Data items:

>>>

$ cat config.mk
export PLATFORM = sky130hd
export DESIGN_NAME = lsu_flat
export DESIGN_NICKNAME = d
export VERILOG_FILES = /design/src/design/fetch_pkg.sv /design/src/design/mem_if.sv /design/src/design/lsu.sv /design/src/flat_wrapper.sv
export SDC_FILE = /design/constraint.sdc
export NUM_CORES = 1
export LEC_CHECK = 0
export BUFFER_PORTS_ARGS = -buffer_cell sky130_fd_sc_hd__clkbuf_2
export CAP_MARGIN = 20
export CORE_MARGIN = 1.5
export CORE_UTILIZATION = 43
export CTS_CLUSTER_SIZE = 20
export DETAILED_ROUTE_END_ITERATION = 10
export GPL_ROUTABILITY_DRIVEN = 0
export PLACE_DENSITY = 0.85
export SLEW_MARGIN = 20
export SYNTH_ARGS = -nofsm -noshare
export SYNTH_HDL_FRONTEND = slang
export SYNTH_SLANG_ARGS = --single-unit
$ cat constraint.sdc
create_clock -name clk -period 3.6 [get_ports clk]
set_input_delay 0.54 -clock clk [delete_from_list [all_inputs] [get_ports clk]]
set_output_delay 0.54 -clock clk [all_outputs]
set_load 0.05 [all_outputs]
$ cat src/design/fetch_pkg.sv
package fetch_pkg;

	// ******************************
	// widths
	// ******************************

	// pc, addresses and memory words
	localparam int xlen = 64;
	// one instruction
	localparam int ilen = 32;

	// ******************************
	// rv64 major opcodes
	// ******************************

	// beq bne blt bge bltu bgeu
	localparam logic [6:0] opc_branch = 7'b1100011;
	localparam logic [6:0] opc_jal    = 7'b1101111;

	// what the ifu sees in the fetched word
	typedef enum logic [1:0] {
		none,
		cond_branch,
		jump
	} branch_kind_e;

	// encoding follows the funct3 of the load opcode
	typedef enum logic [2:0] {
		lb  = 3'd0,
		lh  = 3'd1,
		lw  = 3'd2,
		ld  = 3'd3,
		lbu = 3'd4,
		lhu = 3'd5,
		lwu = 3'd6
	} load_op_e;

	// load unit sequence
	typedef enum logic [1:0] {
		idle,
		access,
		done
	} lsu_state_e;

endpackage

$ cat src/design/mem_if.sv
`timescale 1ns/1ps

// one requester's read path into the arbiter
interface mem_if;

	// request level, held while waiting
	logic                      req;
	// byte address of the wanted word
	logic [fetch_pkg::xlen-1:0] addr;
	// this requester owns the port this cycle
	logic                      gnt;
	// valid in the same cycle as req and gnt
	logic [fetch_pkg::xlen-1:0] rdata;

	// seen from the ifu or lsu side
	modport requester (
		output req,
		output addr,
		input  gnt,
		input  rdata
	);

	// seen from the arbiter side
	modport arbiter (
		input  req,
		input  addr,
		output gnt,
		output rdata
	);

endinterface

$ cat src/design/lsu.sv
`timescale 1ns/1ps

module lsu (
	input  logic                       clk,
	input  logic                       rst,
	input  logic                       ld_req,
	input  logic [2:0]                 ld_op,
	input  logic [fetch_pkg::xlen-1:0] ld_addr,
	output logic                       ld_busy,
	output logic                       ld_done,
	output logic [fetch_pkg::xlen-1:0] ld_data,
	mem_if.requester                   mem
);

	fetch_pkg::lsu_state_e      state;
	fetch_pkg::load_op_e        op_q;
	logic [fetch_pkg::xlen-1:0] addr_q;
	logic [5:0]                 shamt;
	logic [fetch_pkg::xlen-1:0] shifted;
	logic [fetch_pkg::xlen-1:0] load_val;

	// only the access cycle goes to memory
	assign mem.req  = (state == fetch_pkg::access);
	assign mem.addr = addr_q;

	assign ld_busy = (state != fetch_pkg::idle);
	assign ld_done = (state == fetch_pkg::done);

	// ******************************
	// sizing and extension
	// ******************************

	always_comb begin
		// low bits under the access size dropped
		case (op_q)
			fetch_pkg::lb, fetch_pkg::lbu: shamt = {addr_q[2:0], 3'b000};
			fetch_pkg::lh, fetch_pkg::lhu: shamt = {addr_q[2:1], 4'b0000};
			fetch_pkg::lw, fetch_pkg::lwu: shamt = {addr_q[2], 5'b00000};
			default:                       shamt = 6'd0;
		endcase
		shifted = mem.rdata >> shamt;
		case (op_q)
			fetch_pkg::lb:  load_val = {{56{shifted[7]}}, shifted[7:0]};
			fetch_pkg::lh:  load_val = {{48{shifted[15]}}, shifted[15:0]};
			fetch_pkg::lw:  load_val = {{32{shifted[31]}}, shifted[31:0]};
			fetch_pkg::lbu: load_val = {56'd0, shifted[7:0]};
			fetch_pkg::lhu: load_val = {48'd0, shifted[15:0]};
			fetch_pkg::lwu: load_val = {32'd0, shifted[31:0]};
			default:        load_val = shifted;
		endcase
	end

	// ******************************
	// fsm
	// ******************************

	always_ff @(posedge clk) begin
		if (rst) begin
			state <= fetch_pkg::idle;
		end else begin
			case (state)
				fetch_pkg::idle:   if (ld_req) state <= fetch_pkg::access;
				fetch_pkg::access: if (mem.gnt) state <= fetch_pkg::done;
				default:           state <= fetch_pkg::idle;
			endcase
		end
	end

	// request payload taken in idle only
	always_ff @(posedge clk) begin
		if (state == fetch_pkg::idle && ld_req) begin
			op_q   <= fetch_pkg::load_op_e'(ld_op);
			addr_q <= ld_addr;
		end
		if (state == fetch_pkg::access && mem.gnt) begin
			ld_data <= load_val;
		end
	end

endmodule

$ cat src/flat_wrapper.sv
// flat-port wrapper written by rule: the top's interface ports become plain ports
module lsu_flat 
  (clk, rst, ld_req, ld_op, ld_addr, ld_busy, ld_done, ld_data, mem_req, mem_addr, mem_gnt, mem_rdata);
  mem_if mem_i ();
  input  logic clk;
  input  logic rst;
  input  logic ld_req;
  input  logic [2:0] ld_op;
  input  logic [fetch_pkg::xlen-1:0] ld_addr;
  output logic ld_busy;
  output logic ld_done;
  output logic [fetch_pkg::xlen-1:0] ld_data;
  output wire logic [$bits(mem_i.req)-1:0] mem_req;
  output wire logic [$bits(mem_i.addr)-1:0] mem_addr;
  input wire logic [$bits(mem_i.gnt)-1:0] mem_gnt;
  input wire logic [$bits(mem_i.rdata)-1:0] mem_rdata;
  assign mem_req = mem_i.req;
  assign mem_addr = mem_i.addr;
  assign mem_i.gnt = mem_gnt;
  assign mem_i.rdata = mem_rdata;
  lsu u_core (.clk(clk), .rst(rst), .ld_req(ld_req), .ld_op(ld_op), .ld_addr(ld_addr), .ld_busy(ld_busy), .ld_done(ld_done), .ld_data(ld_data), .mem(mem_i));
endmodule
## Word level (Yosys, flattened, before mapping)

Cells that the tools add are included.

| word-level totals | value |
|---|---|
| bits in writable memories | 0 |
| bits in latches | 0 |
| ROM bits | 0 |
| input bits | 135 |
| memories kept | 0 |
| register bits after elaboration | 133 |
| word-level logic and storage cells | 28 |

| cells by class | value |
|---|---|
| $lt $le $gt $ge | 0 |
| eq/ne operators | 9 |
| multipliers | 0 |
| $add $sub $neg | 0 |
| shift-type cells | 1 |
| muxes and demuxes | 5 |
| reductions and logical operators | 9 |
| divide/modulo/power cells | 0 |
| bitwise gates (word level) | 0 |

Operators by type and width:

| kind | number |
|---|---|
| $pmux 64 s6 | 1 |
| $shr 64x6->64 | 1 |
| $pmux 6 s3 | 1 |
| $eq 3x3->1 const B | 3 |
| $reduce_or 2->1 | 3 |
| $mux 2 | 2 |
| $pmux 2 s2 | 1 |
| $eq 3x1->1 const B | 1 |
| $eq 3x2->1 const B | 1 |
| $logic_not 3->1 | 1 |
| $eq 2x1->1 const B | 1 |
| $eq 2x2->1 const B | 1 |
| $logic_and 1x1->1 | 2 |
| $logic_not 2->1 | 1 |
| $ne 2x1->1 const B | 1 |
| $ne 2x2->1 const B | 1 |
| $reduce_and 2->1 | 1 |
| $reduce_bool 2->1 | 1 |

## Longest topological paths before layout

| logic depth | value |
|---|---|
| word-level depth | 5 |
| mapped depth | 9 |
| depth with buffers taken out | 6 |

## Worst setup path before layout

OpenSTA, ideal clock, no wires.

| path | value |
|---|---|
| path type | register -> register |
| from | register u_core.state[1] |
| to | register u_core.addr_q (netlist bit u_core.mem.addr[0]) (enable) |
| path buffers | 0 |
| arrival time | 3.608 ns |
| data required time | 3.106 ns |
| setup slack | -0.502 ns |
| period minus slack after synthesis | 4.102 ns |
| stages on the path, launching flop included | 3 |
| cell sequence | dfxtp_1 -> or2_2 -> nor2_1 |

| on the way | value |
|---|---|
| cells in the longest elaborated chain, start to end | 2 |

RTL lines:

| element | RTL line | RTL |
|---|---|---|
| start, declared | lsu.sv:15 | `fetch_pkg::lsu_state_e state;` |
| start signal, assigned | lsu.sv:59 | `state <= fetch_pkg::idle;` |
| start signal, assigned | lsu.sv:62 | `fetch_pkg::idle: if (ld_req) state <= fetch_pkg::access;` |
| start signal, assigned | lsu.sv:63 | `fetch_pkg::access: if (mem.gnt) state <= fetch_pkg::done;` |
| $logic_not 2->1 | lsu.sv:71 | `if (state == fetch_pkg::idle && ld_req) begin` |
| $logic_and 1x1->1 | lsu.sv:71 |  |
| end signal, assigned | lsu.sv:73 | `addr_q <= ld_addr;` |
| end, declared | lsu.sv:17 | `logic [fetch_pkg::xlen-1:0] addr_q;` |

Every way passes these cells.
A chain may end at the register's enable or synchronous reset.

## Worst setup path after layout

| path | value |
|---|---|
| from | register u_core.op_q[0] |
| to | register u_core.ld_data[50] in the netlist's numbering, data pin |

| on the way | value |
|---|---|
| cells in the longest elaborated chain, start to end | 5 |
| elaborated cells between the ends (all ways) | 12 |
| those cells by class | eq/ne (5); shift (1); mux (2); reduce/logical (4) |

RTL lines:

| element | RTL line | RTL |
|---|---|---|
| start, declared | lsu.sv:16 | `fetch_pkg::load_op_e op_q;` |
| start signal, assigned | lsu.sv:72 | `op_q <= fetch_pkg::load_op_e'(ld_op);` |
| $eq 3x2->1 (tied with other cells) | lsu.sv:35, lsu.sv:42 |  |
| $reduce_or 2->1 | lsu.sv:35 | `case (op_q)` |
| $pmux 6 s3 | lsu.sv:35 |  |
| $shr 64x6->64 | lsu.sv:41 | `shifted = mem.rdata >> shamt;` |
| $pmux 64 s6 (*) | lsu.sv:42 | `case (op_q)` |
| via u_core.load_val (one bit) | lsu.sv:20 | `logic [fetch_pkg::xlen-1:0] load_val;` |
| end signal, assigned | lsu.sv:76 | `ld_data <= load_val;` |
| end, declared | lsu.sv:11 | `output logic [fetch_pkg::xlen-1:0] ld_data,` |

The timed path passes the listed nets; every way through them passes the cells marked *.

==> impl_metrics.json <==
{
  "status": "finished, final reports clean",
  "core_area_um2": 13350,
  "slew_headroom_pct": 42.05,
  "worstPathArrival_ns": 2.99,
  "design_area_um2": 8061,
  "hold_viol_final": 0,
  "cp_slowest_cell": "edfxtp_1",
  "critPathRequiredTime_ns": 3.74,
  "place_area_um2": 7407,
  "multi_input_area_um2": 1775,
  "synthCells": 459,
  "register_area_um2": 3974,
  "r2r_slack_ns": 0.75,
  "portBuffers": 265,
  "antenna_found_initial": 0,
  "yosysWarnings": 0,
  "start_util_pct": 44.47,
  "worstHoldStart": "rst",
  "power.density_nw_per_um2": 564.5,
  "clockRootBuffer": "clkbuf_16",
  "swShare_pct": 28.01,
  "cts_tree": "yes",
  "num-fill-cells": 1093,
  "synthTopCellsByCount": "131 x edfxtp_1, 95 x nand2_1, 47 x a21oi_1",
  "finalSetupViolCount": 0,
  "rr_worst_depth": 6,
  "cts_resized": 0,
  "initialDrtViolationCount": 542,
  "drv_slew": 0,
  "crit_path_max_incr_delay_ns": 0.74,
  "track_usage_pct": 24.61,
  "fin_crit_ns": 2.852,
  "setup_tns_ns": 0,
  "cts_sinks": 133,
  "grt_pass1_wl_um": 25920,
  "antenna_cells": 0,
  "fmax_mhz": 350.7,
  "syn_nets": 594,
  "path_class": "register to register",
  "detail-route-antenna-nets": 0,
  "cts-buffers-inserted": 17,
  "switching_power_w": 0.001275,
  "worst_setup_path_start_kind": "register",
  "peakVddDrop_mv": 0.4100,
  "ys_seq_area_share_pct": 66.95,
  "min_to": "u_core.state[1]$_SDFFE_PP0P_",
  "worstPathCellList": "nor4b_4, a221o_1, a21oi_2, a22oi_2, a41o_4, a21oi_1",
  "synth_ff_type": "edfxtp_1",
  "num_rows": 42,
  "pwr-share-clk_pct": 41.7,
  "yosysTopAreaCellShare_pct": 66.27,
  "drive_above_1_share_pct": 45.45,
  "worstMarginPinSlew_ns": 0.8693,
  "viasPerCell": 5.517,
  "synth.distinct_cells": 51,
  "dieArea_um2": 14520,
  "postCtsHoldBufs": 0,
  "route.detailed.drc": 0,
  "grt_pass1_vias": 4825,
  "die_w_um": 120.5,
  "synth.most_common_cell": "edfxtp_1",
  "synthesis.area_um2": 5936,
  "via_count": 5037,
  "seqPwrFrac_pct": 41.0,
  "ios": 266,
  "synth_edf_count": 131,
  "combPwrFrac_pct": 17.4,
  "post-cts-setup-buffer-count": 0,
  "grt_setup_unrepaired": "no",
  "period_share_pct": 79.22,
  "cp_max_fo": 40,
  "nets": 859,
  "drv_cap": 0,
  "synth-seq-cells": 133,
  "wl_per_cell_um": 19.65,
  "p_int_w": 0.003276,
  "dp_hpwl_um": 13430,
  "r2r_start": "u_core.op_q[0]$_DFFE_PP_",
  "ys_async_sr_fraction_pct": 0,
  "yosysTopAreaCell": "edfxtp_1",
  "syn_avg_cell_area_um2": 12.93,
  "grt_max_degree": 69,
  "cp-end-kind": "register",
  "ys_top_cells_by_area": "edfxtp_1 66%, nand2_1 6.0%, a21oi_1 4.0%, mux2i_1 2.5%, o21ai_0 2.4%",
  "hold_path_class": "primary input to register",
  "clock_path_buffers": 2,
  "die_height_um": 120.5,
  "first_pass_iters": 6,
  "area_growth_pct": 35.81,
  "overflow": 0,
  "fin_skew_ns": 0.008099,
  "r2r-end": "u_core.ld_data[50]$_DFFE_PP_",
  "p_leak_nw": 3.435,
  "htreeDepth": 4,
  "hold_depth": 2,
  "clk_pin_slew_worst_paths_ns": 0.06,
  "wl_um": 17940,
  "clk_latency_ns": 0.42
}
[final cells by class]
cell class	count	share of cell area [%]
multi-input cells	289	22.02
well taps	176	2.732
clock buffers	17	5.277
clock inverters	15	2.825
inverters	6	0.2794
flip-flops and latches	133	49.29
repair buffers	277	17.57
[per-stage QoR]
step	std cells	hold slack, ns	util [%]	setup WS [ns]	total power [W]
global route	913	0.2817	60.40	0.5973	0.004684
global placement	881	0.6045	55.49	0.9084	0.002670
detailed placement	881	0.6224	55.49	0.7724	0.002680
finish	913	0.2928	60.40	0.7482	0.004551
CTS	913	0.2791	60.39	0.7221	0.004566
floorplan	459	0.6116	-	0.4301	0.002440
[kinds of logic (layout without fill, tap and decap cells)]
family / after synthesis / after routing / synth area share [%]
multiplexers: 24 / 24 / 5.881
AND/OR/NAND/NOR: 141 / 141 / 10.50
buffers and inverters: 37 / 315 / 3.394
flip-flops: 133 / 133 / 66.95
AO/OA/AOI/OAI: 124 / 124 / 13.28
[sequential cells by signal (all words and copies together) (netlist names)]
| name | count |
|---|---|
| u_core.op_q | 3 |
| u_core.ld_data | 64 |
| u_core.mem.addr | 64 |
| u_core.state | 2 |
[power by group through the flow]
stage	Clock (W)	Combinational (W)	Sequential, W
after floorplan	0	0.000283	0.00216
after global routing	0.00198	0.000833	0.00187
after global placement	0	0.000775	0.00189
after CTS	0.00191	0.000786	0.00187
after detailed placement	0	0.000783	0.00190
final	0.00190	0.000790	0.00187
[critical path, delay by kind of cell, from the launching register on]
family / cells / cell delay (ns)
compound gates: 5 / 1.19
flops: 1 / 0.74
simple gates: 1 / 0.63
[how the worst max path moves through the flow]
stage,startpoint,to,cells after the start
after global placement,u_core.op_q[0]$_DFFE_PP_,u_core.ld_data[2]$_DFFE_PP_,5
after detailed placement,u_core.op_q[0]$_DFFE_PP_,u_core.ld_data[2]$_DFFE_PP_,5
final,u_core.op_q[0]$_DFFE_PP_,u_core.ld_data[50]$_DFFE_PP_,6
after CTS,u_core.op_q[0]$_DFFE_PP_,u_core.ld_data[2]$_DFFE_PP_,5
after global routing,u_core.op_q[0]$_DFFE_PP_,u_core.ld_data[27]$_DFFE_PP_,6
after floorplan,u_core.state[0]$_SDFFE_PP0P_,u_core.ld_data[0]$_DFFE_PP_,2
[per-layer routing]
layer | routed length (um) | vias to the layer above | share of wire [%] | GRT usage [%]
met4 | 709 | 0 | 4.0 | 13.38
met5 | 0 | - | 0 | 0
met3 | 2141 | 55 | 12 | 7.217
met2 | 9226 | 408 | 51 | 43.47
li1 | - | 2251 | - | -
met1 | 5866 | 2323 | 33 | 26.41
[placed cells by master, fill, tap and decap left out, types with 11 or more instances in the layout]
master     instances
buf_4             12
a21oi_1           47
edfxtp_1         131
nand2_1           95
nor2_1            16
clkbuf_16         17
o21ai_0           28
a22oi_1           11
mux2i_1           15
clkbuf_2         265
Note: power is estimated with default switching activity, not from simulation.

<<<

◆ WORK ITEM: Find every line of the data that includes the string "idle". Copy each of those lines.

◆ EXPECTED ANSWER:
		idle,
	assign ld_busy = (state != fetch_pkg::idle);
			state <= fetch_pkg::idle;
				fetch_pkg::idle:   if (ld_req) state <= fetch_pkg::access;
				default:           state <= fetch_pkg::idle;
	// request payload taken in idle only
		if (state == fetch_pkg::idle && ld_req) begin
| start signal, assigned | lsu.sv:59 | `state <= fetch_pkg::idle;` |
| start signal, assigned | lsu.sv:62 | `fetch_pkg::idle: if (ld_req) state <= fetch_pkg::access;` |
| $logic_not 2->1 | lsu.sv:71 | `if (state == fetch_pkg::idle && ld_req) begin` |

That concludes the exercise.